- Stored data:
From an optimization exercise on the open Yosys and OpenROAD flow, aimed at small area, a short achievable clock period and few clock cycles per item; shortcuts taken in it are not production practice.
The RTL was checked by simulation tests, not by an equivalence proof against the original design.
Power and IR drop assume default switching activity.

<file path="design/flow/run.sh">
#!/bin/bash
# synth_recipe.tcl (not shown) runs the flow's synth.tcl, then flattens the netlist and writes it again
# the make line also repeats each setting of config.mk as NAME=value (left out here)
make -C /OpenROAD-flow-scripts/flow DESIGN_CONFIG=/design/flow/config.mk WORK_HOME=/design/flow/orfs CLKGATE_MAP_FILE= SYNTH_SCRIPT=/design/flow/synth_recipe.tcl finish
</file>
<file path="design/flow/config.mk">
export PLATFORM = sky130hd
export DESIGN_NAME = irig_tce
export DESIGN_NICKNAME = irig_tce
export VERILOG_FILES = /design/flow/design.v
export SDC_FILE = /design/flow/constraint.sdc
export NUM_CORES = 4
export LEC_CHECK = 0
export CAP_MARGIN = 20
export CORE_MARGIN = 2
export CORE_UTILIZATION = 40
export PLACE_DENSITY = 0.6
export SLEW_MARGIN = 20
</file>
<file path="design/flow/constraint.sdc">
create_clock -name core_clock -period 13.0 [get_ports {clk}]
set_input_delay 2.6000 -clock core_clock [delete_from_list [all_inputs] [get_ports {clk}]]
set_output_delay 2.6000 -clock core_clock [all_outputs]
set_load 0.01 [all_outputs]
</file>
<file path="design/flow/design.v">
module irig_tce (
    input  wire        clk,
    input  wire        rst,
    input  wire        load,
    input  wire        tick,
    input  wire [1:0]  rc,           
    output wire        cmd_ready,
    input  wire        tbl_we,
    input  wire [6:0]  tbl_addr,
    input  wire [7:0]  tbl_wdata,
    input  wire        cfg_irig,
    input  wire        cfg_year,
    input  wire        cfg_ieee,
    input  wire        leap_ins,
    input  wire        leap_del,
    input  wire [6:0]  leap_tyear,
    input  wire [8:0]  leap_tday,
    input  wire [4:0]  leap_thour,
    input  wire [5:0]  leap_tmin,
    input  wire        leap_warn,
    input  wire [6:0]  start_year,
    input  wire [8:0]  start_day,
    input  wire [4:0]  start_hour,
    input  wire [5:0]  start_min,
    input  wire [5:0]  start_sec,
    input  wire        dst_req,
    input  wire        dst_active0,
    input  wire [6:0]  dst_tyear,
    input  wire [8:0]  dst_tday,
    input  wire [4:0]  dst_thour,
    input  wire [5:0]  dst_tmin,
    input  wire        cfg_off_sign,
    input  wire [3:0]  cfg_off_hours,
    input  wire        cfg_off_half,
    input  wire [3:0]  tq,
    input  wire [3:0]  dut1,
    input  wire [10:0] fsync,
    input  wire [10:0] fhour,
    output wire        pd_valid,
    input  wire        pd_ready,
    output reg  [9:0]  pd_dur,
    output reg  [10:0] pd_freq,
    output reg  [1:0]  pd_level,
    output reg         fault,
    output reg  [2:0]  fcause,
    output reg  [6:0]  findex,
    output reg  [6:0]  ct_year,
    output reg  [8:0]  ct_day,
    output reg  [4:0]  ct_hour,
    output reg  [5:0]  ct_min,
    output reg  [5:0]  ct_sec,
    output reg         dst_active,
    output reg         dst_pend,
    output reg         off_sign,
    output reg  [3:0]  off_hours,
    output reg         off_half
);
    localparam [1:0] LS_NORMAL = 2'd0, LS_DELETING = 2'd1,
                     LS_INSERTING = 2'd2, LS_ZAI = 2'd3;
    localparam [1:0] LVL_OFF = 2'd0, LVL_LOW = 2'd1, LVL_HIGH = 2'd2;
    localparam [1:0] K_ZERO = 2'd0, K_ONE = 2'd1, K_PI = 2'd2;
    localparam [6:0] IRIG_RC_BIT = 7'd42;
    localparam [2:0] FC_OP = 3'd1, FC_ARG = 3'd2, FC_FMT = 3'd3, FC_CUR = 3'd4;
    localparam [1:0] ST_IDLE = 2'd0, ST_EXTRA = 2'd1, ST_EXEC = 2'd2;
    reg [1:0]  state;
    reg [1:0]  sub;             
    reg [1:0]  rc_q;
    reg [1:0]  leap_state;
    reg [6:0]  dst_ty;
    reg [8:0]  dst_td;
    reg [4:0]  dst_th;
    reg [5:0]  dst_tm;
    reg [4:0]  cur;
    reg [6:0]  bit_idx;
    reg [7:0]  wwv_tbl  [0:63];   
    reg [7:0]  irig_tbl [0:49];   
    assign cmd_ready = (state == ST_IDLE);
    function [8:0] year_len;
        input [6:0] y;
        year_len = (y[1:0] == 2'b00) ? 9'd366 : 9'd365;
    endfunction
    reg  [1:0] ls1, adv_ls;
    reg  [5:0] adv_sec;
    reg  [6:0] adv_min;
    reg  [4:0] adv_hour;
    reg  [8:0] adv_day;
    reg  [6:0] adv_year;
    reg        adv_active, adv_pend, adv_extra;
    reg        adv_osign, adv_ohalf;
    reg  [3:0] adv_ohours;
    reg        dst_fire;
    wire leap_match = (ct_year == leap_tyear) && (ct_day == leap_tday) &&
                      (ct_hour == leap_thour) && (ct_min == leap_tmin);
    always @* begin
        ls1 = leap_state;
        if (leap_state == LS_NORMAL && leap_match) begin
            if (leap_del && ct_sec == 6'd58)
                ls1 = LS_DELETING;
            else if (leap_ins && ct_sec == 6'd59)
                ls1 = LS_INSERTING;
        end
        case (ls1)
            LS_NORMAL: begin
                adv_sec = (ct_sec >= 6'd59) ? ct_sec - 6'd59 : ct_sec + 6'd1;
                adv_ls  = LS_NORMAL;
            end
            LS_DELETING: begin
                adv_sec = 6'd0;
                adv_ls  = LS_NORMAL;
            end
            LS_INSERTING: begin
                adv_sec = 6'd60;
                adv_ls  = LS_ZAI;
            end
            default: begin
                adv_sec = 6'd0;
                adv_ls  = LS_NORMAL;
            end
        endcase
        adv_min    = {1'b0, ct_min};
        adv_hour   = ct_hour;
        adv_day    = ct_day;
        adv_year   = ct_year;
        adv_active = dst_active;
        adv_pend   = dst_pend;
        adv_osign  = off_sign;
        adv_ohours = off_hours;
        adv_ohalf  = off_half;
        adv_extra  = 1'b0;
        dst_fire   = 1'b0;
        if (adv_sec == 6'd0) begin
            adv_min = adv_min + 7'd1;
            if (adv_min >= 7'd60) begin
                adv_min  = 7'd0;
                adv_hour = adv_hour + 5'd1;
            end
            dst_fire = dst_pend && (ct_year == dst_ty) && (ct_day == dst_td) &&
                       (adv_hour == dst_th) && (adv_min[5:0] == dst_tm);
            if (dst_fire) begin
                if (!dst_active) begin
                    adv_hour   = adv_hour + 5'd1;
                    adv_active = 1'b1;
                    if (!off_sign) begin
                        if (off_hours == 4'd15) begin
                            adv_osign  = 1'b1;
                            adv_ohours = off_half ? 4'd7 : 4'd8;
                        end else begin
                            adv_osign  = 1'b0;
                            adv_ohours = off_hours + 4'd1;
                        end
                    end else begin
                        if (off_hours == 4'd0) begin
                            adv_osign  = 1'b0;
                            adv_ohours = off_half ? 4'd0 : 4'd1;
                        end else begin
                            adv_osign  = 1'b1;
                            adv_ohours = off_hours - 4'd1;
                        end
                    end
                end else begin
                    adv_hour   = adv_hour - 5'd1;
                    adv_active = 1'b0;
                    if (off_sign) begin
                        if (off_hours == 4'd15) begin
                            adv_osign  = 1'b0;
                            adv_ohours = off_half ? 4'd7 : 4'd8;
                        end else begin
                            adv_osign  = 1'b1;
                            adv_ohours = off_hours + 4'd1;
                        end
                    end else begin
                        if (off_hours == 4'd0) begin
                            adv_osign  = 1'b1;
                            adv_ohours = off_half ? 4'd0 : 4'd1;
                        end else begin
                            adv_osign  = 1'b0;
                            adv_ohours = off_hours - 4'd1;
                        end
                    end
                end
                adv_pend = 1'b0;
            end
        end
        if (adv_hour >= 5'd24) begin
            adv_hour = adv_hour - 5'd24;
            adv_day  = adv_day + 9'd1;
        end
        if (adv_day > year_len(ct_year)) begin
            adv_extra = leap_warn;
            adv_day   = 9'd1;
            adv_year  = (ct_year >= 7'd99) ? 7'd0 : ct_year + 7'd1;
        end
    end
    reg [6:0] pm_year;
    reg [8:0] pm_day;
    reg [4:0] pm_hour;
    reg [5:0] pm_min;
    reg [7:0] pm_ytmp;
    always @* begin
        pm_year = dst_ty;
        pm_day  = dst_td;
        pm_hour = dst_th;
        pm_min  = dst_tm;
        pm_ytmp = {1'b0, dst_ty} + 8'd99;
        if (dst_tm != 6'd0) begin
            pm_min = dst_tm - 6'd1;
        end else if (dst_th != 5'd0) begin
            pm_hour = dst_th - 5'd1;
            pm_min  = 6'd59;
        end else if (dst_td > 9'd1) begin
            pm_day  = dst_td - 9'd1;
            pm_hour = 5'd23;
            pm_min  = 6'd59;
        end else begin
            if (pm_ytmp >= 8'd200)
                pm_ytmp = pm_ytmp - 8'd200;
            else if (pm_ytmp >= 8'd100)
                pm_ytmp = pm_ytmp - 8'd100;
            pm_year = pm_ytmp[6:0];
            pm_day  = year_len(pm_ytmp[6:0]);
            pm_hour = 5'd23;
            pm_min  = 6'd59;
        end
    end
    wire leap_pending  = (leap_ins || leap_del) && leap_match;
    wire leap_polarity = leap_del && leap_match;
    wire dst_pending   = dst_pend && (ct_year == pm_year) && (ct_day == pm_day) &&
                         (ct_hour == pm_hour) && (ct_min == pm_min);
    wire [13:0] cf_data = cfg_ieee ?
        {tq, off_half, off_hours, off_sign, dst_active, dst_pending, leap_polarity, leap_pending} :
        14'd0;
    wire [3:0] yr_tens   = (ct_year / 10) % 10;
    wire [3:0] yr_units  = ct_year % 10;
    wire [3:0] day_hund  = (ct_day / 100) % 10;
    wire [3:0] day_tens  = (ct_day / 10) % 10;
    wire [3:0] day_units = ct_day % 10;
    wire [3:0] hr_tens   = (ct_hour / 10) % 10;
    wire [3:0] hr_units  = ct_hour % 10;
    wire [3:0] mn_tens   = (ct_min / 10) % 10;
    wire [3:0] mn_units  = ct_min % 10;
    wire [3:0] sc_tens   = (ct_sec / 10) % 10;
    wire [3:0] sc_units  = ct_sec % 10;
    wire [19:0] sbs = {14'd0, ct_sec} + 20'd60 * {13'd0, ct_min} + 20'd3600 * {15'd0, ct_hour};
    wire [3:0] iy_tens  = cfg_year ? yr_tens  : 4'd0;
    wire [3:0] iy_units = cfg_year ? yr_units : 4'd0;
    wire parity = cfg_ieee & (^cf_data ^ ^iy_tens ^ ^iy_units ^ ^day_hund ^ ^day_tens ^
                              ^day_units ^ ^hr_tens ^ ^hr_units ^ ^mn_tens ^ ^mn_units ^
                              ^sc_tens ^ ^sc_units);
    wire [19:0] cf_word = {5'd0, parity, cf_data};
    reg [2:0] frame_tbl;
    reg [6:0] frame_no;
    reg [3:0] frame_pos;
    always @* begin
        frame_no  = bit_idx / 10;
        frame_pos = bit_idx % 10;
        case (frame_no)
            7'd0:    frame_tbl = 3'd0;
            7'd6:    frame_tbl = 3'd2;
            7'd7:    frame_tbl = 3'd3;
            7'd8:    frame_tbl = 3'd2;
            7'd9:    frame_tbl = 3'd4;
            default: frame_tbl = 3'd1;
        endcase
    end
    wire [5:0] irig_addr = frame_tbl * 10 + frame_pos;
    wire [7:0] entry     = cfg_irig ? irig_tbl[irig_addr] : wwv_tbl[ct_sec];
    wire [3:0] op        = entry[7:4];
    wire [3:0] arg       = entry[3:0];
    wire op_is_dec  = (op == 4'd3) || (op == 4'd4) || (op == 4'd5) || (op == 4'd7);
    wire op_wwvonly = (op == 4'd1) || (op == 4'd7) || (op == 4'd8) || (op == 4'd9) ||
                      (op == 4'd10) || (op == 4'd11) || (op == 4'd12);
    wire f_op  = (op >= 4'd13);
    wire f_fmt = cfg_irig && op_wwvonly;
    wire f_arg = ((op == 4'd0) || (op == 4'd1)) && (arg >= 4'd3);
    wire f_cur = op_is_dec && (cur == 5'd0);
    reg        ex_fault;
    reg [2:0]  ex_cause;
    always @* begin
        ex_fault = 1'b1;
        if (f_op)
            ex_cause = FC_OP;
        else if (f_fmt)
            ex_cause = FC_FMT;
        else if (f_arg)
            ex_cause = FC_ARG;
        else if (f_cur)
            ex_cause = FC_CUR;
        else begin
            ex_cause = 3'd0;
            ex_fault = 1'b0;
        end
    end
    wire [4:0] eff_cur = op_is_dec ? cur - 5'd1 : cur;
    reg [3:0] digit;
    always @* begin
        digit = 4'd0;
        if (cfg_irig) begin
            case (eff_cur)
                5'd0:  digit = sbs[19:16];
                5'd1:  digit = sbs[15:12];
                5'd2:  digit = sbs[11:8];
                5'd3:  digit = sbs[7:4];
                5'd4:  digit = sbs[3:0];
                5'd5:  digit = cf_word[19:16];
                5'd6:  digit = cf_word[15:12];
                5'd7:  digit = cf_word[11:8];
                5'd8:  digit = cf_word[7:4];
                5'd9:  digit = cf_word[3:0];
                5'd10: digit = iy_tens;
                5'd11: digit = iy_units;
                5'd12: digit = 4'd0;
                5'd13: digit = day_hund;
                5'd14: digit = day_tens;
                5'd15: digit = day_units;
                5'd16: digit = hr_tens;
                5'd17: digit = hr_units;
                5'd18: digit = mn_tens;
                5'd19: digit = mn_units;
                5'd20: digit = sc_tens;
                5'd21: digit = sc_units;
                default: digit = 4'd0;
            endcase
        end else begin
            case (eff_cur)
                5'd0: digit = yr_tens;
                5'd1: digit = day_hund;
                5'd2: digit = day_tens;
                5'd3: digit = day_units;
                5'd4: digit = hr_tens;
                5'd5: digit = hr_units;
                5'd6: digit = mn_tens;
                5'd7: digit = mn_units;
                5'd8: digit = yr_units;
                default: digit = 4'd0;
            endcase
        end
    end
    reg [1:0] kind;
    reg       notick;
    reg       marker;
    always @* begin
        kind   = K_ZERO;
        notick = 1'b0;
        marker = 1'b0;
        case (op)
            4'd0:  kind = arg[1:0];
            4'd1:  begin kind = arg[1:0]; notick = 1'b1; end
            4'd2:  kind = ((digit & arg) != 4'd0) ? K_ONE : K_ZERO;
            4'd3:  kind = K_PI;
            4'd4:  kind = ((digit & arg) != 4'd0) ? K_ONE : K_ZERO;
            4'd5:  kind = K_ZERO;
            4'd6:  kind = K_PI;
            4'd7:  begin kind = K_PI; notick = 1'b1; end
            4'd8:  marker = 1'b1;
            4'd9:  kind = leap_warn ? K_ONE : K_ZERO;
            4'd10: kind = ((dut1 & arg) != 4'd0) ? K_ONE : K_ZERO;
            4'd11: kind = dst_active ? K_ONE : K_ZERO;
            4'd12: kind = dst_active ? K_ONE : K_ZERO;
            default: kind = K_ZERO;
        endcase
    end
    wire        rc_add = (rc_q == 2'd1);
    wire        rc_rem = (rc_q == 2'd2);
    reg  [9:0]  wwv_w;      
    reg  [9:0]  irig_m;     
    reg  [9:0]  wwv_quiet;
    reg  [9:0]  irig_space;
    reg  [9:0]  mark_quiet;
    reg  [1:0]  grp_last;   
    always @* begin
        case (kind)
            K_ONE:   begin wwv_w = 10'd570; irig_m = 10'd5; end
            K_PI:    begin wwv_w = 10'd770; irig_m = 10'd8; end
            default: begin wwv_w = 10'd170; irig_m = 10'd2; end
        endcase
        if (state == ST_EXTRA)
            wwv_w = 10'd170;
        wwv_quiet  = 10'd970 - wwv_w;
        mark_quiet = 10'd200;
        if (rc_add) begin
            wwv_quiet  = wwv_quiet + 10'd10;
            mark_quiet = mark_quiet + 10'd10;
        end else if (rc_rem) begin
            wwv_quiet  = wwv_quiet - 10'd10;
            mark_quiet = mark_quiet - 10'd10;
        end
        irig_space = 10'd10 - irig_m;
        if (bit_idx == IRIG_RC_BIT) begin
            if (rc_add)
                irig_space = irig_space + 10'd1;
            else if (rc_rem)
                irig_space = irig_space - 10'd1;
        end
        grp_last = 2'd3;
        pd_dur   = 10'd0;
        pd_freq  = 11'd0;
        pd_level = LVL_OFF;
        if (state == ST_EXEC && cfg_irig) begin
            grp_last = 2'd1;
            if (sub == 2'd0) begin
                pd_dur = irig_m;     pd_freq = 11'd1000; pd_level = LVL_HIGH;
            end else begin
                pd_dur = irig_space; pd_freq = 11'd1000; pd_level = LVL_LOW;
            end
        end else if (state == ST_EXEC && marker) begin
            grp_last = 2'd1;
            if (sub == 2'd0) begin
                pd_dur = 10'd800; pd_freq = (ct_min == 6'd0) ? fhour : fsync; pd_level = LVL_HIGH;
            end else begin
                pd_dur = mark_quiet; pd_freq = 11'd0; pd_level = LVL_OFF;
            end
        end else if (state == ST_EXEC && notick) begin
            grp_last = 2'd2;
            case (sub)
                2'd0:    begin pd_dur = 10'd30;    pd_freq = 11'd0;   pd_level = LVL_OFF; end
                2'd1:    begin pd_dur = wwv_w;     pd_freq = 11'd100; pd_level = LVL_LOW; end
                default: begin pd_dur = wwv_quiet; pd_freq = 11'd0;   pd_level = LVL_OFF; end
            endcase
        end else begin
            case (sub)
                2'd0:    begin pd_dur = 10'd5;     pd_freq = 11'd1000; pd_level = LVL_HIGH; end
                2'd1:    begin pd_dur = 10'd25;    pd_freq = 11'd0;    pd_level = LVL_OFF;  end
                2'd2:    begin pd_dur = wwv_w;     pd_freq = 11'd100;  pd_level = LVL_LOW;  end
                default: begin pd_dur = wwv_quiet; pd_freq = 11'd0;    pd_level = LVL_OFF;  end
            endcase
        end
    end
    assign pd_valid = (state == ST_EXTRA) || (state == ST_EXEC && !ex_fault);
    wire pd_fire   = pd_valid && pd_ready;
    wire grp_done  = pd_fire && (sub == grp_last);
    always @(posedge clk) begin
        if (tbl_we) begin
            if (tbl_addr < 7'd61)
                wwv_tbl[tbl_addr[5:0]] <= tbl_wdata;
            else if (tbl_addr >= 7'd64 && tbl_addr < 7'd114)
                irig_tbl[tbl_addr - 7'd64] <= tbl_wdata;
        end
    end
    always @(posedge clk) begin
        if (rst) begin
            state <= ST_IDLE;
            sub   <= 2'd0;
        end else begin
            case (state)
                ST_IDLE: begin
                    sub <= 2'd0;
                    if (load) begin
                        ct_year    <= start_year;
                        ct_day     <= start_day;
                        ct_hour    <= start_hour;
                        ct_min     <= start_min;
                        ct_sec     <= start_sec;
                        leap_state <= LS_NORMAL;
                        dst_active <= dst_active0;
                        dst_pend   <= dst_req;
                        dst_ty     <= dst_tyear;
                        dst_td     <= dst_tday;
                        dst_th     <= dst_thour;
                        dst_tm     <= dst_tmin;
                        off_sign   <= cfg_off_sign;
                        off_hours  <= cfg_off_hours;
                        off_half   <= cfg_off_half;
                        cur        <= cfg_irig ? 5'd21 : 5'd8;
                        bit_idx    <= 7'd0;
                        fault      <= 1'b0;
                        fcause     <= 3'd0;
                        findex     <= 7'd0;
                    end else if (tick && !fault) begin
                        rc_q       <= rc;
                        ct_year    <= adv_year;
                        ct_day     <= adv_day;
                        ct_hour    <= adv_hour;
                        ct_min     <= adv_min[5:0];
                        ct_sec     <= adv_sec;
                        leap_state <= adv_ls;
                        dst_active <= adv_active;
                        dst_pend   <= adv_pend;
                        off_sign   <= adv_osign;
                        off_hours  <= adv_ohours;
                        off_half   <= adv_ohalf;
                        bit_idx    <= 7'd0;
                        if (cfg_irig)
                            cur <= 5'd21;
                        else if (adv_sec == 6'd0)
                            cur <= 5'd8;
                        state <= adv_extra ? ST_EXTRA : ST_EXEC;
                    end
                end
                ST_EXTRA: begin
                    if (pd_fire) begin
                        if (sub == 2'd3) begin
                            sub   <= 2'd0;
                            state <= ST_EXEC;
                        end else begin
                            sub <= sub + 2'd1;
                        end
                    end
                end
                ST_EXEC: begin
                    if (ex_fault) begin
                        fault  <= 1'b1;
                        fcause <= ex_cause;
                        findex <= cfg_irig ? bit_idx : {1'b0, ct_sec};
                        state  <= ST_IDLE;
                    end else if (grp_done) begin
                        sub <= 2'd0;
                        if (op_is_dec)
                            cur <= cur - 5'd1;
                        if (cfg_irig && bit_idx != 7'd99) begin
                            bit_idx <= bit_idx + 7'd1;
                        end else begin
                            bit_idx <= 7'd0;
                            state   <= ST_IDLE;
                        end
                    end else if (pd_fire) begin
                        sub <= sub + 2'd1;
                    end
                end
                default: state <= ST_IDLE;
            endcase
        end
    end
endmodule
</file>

- PROBLEM DESCRIPTION:
Which lines of the records above contain the word "localparam"? Copy each of them.

- WRITTEN ANSWER:
    localparam [1:0] LS_NORMAL = 2'd0, LS_DELETING = 2'd1,
    localparam [1:0] LVL_OFF = 2'd0, LVL_LOW = 2'd1, LVL_HIGH = 2'd2;
    localparam [1:0] K_ZERO = 2'd0, K_ONE = 2'd1, K_PI = 2'd2;
    localparam [6:0] IRIG_RC_BIT = 7'd42;
    localparam [2:0] FC_OP = 3'd1, FC_ARG = 3'd2, FC_FMT = 3'd3, FC_CUR = 3'd4;
    localparam [1:0] ST_IDLE = 2'd0, ST_EXTRA = 2'd1, ST_EXEC = 2'd2;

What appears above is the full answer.